Come si calcola la pensione di un lavoratore dipendente?

Il calcolo della pensione si basa principalmente sulla storia contributiva e sulle somme versate nel corso della vita lavorativa. Per i lavoratori dipendenti, il meccanismo si fonda sul sistema contributivo, dove l'assegno finale riflette direttamente quanto accumulato anno dopo anno.

Ogni anno, l'importo dei contributi da accreditare viene determinato applicando una specifica percentuale alla base imponibile annua, cioè sulla retribuzione lorda percepita dal lavoratore. Nello specifico, per i periodi di contribuzione maturati come lavoratore dipendente, l'aliquota di computo da considerare è pari al 33%.
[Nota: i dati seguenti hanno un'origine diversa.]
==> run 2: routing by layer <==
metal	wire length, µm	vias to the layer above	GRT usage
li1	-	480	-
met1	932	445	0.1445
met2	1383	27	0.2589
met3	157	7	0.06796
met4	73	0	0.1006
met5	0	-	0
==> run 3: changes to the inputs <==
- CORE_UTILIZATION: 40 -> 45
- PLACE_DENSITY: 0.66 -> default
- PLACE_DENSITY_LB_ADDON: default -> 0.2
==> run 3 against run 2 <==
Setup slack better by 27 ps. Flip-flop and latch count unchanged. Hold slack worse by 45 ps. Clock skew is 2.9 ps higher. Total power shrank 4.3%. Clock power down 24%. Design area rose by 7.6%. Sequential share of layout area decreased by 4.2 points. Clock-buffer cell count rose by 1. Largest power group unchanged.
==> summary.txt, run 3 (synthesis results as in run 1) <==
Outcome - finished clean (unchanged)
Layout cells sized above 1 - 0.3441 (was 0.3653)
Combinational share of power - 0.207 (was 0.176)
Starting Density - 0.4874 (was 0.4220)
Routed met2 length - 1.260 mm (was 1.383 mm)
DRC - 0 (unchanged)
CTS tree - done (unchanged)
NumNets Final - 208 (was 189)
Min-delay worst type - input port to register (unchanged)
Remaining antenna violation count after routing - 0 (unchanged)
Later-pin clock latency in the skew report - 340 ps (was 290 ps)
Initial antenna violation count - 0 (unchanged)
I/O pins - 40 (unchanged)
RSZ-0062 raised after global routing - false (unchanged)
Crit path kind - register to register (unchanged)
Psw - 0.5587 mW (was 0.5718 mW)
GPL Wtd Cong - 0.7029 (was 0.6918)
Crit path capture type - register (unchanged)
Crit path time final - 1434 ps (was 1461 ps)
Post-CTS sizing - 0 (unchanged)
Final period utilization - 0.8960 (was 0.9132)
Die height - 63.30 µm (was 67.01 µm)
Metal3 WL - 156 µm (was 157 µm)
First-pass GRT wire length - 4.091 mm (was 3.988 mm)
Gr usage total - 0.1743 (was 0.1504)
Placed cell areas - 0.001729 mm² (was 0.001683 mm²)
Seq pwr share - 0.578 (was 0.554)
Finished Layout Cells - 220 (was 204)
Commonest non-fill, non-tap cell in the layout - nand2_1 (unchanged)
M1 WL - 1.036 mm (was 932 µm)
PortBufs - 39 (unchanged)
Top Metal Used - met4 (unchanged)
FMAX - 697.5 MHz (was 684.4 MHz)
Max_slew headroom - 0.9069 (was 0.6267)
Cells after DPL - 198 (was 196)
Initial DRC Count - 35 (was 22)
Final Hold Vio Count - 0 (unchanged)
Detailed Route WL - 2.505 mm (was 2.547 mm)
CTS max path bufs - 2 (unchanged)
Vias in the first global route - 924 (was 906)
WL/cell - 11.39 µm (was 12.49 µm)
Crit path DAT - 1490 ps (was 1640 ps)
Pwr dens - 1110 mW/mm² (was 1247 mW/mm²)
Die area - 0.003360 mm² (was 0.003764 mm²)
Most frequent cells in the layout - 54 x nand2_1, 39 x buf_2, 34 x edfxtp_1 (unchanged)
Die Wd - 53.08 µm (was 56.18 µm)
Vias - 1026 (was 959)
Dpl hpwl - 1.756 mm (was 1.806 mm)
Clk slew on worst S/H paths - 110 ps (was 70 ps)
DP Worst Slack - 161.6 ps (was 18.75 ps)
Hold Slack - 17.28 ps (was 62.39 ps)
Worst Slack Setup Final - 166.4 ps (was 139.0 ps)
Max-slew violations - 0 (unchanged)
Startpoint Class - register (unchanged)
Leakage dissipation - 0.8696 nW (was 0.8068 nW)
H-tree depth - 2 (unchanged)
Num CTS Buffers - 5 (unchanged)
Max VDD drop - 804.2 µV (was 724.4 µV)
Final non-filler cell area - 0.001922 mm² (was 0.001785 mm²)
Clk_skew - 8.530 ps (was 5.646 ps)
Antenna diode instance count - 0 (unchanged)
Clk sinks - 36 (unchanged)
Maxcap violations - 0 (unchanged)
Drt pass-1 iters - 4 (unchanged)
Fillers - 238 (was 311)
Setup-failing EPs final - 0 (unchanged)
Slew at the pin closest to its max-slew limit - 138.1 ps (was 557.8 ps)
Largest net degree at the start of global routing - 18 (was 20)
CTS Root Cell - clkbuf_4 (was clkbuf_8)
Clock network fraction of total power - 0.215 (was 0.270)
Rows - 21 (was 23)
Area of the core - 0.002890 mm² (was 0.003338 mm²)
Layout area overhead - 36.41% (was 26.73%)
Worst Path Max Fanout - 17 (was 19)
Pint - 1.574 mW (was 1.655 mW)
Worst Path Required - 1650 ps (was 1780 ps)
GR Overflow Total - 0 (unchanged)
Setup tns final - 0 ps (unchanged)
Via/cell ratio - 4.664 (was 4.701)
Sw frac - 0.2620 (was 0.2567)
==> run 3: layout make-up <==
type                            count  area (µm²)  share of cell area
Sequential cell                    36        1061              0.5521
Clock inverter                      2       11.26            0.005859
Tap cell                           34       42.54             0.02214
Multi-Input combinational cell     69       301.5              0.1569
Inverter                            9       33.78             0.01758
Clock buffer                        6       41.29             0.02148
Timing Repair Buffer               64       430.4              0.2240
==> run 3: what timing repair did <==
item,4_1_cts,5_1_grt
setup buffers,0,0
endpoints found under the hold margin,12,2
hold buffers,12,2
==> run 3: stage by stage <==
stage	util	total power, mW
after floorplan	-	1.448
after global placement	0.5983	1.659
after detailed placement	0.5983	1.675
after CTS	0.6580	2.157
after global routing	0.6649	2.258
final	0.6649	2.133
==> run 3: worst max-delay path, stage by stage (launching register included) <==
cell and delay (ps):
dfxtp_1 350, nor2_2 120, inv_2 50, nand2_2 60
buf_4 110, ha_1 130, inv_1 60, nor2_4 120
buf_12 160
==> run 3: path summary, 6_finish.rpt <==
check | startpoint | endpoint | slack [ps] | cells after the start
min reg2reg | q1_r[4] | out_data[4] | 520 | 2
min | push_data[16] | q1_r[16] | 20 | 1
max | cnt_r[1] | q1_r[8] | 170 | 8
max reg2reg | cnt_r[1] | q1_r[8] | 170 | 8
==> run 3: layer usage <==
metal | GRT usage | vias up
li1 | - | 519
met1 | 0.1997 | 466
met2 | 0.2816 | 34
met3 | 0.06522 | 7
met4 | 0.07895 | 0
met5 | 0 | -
A titolo di confronto e per avere un quadro completo delle diverse gestioni previdenziali, l'aliquota scende al 24% per i lavoratori autonomi, mentre varia dal 24% al 33% per i professionisti e i lavoratori iscritti alla gestione separata INPS. Questa quota viene accantonata e rivalutata nel tempo, costituendo il montante contributivo complessivo che, al momento del pensionamento, verrà trasformato in una rendita vitalizia tramite i coefficienti di trasformazione legati all'età anagrafica.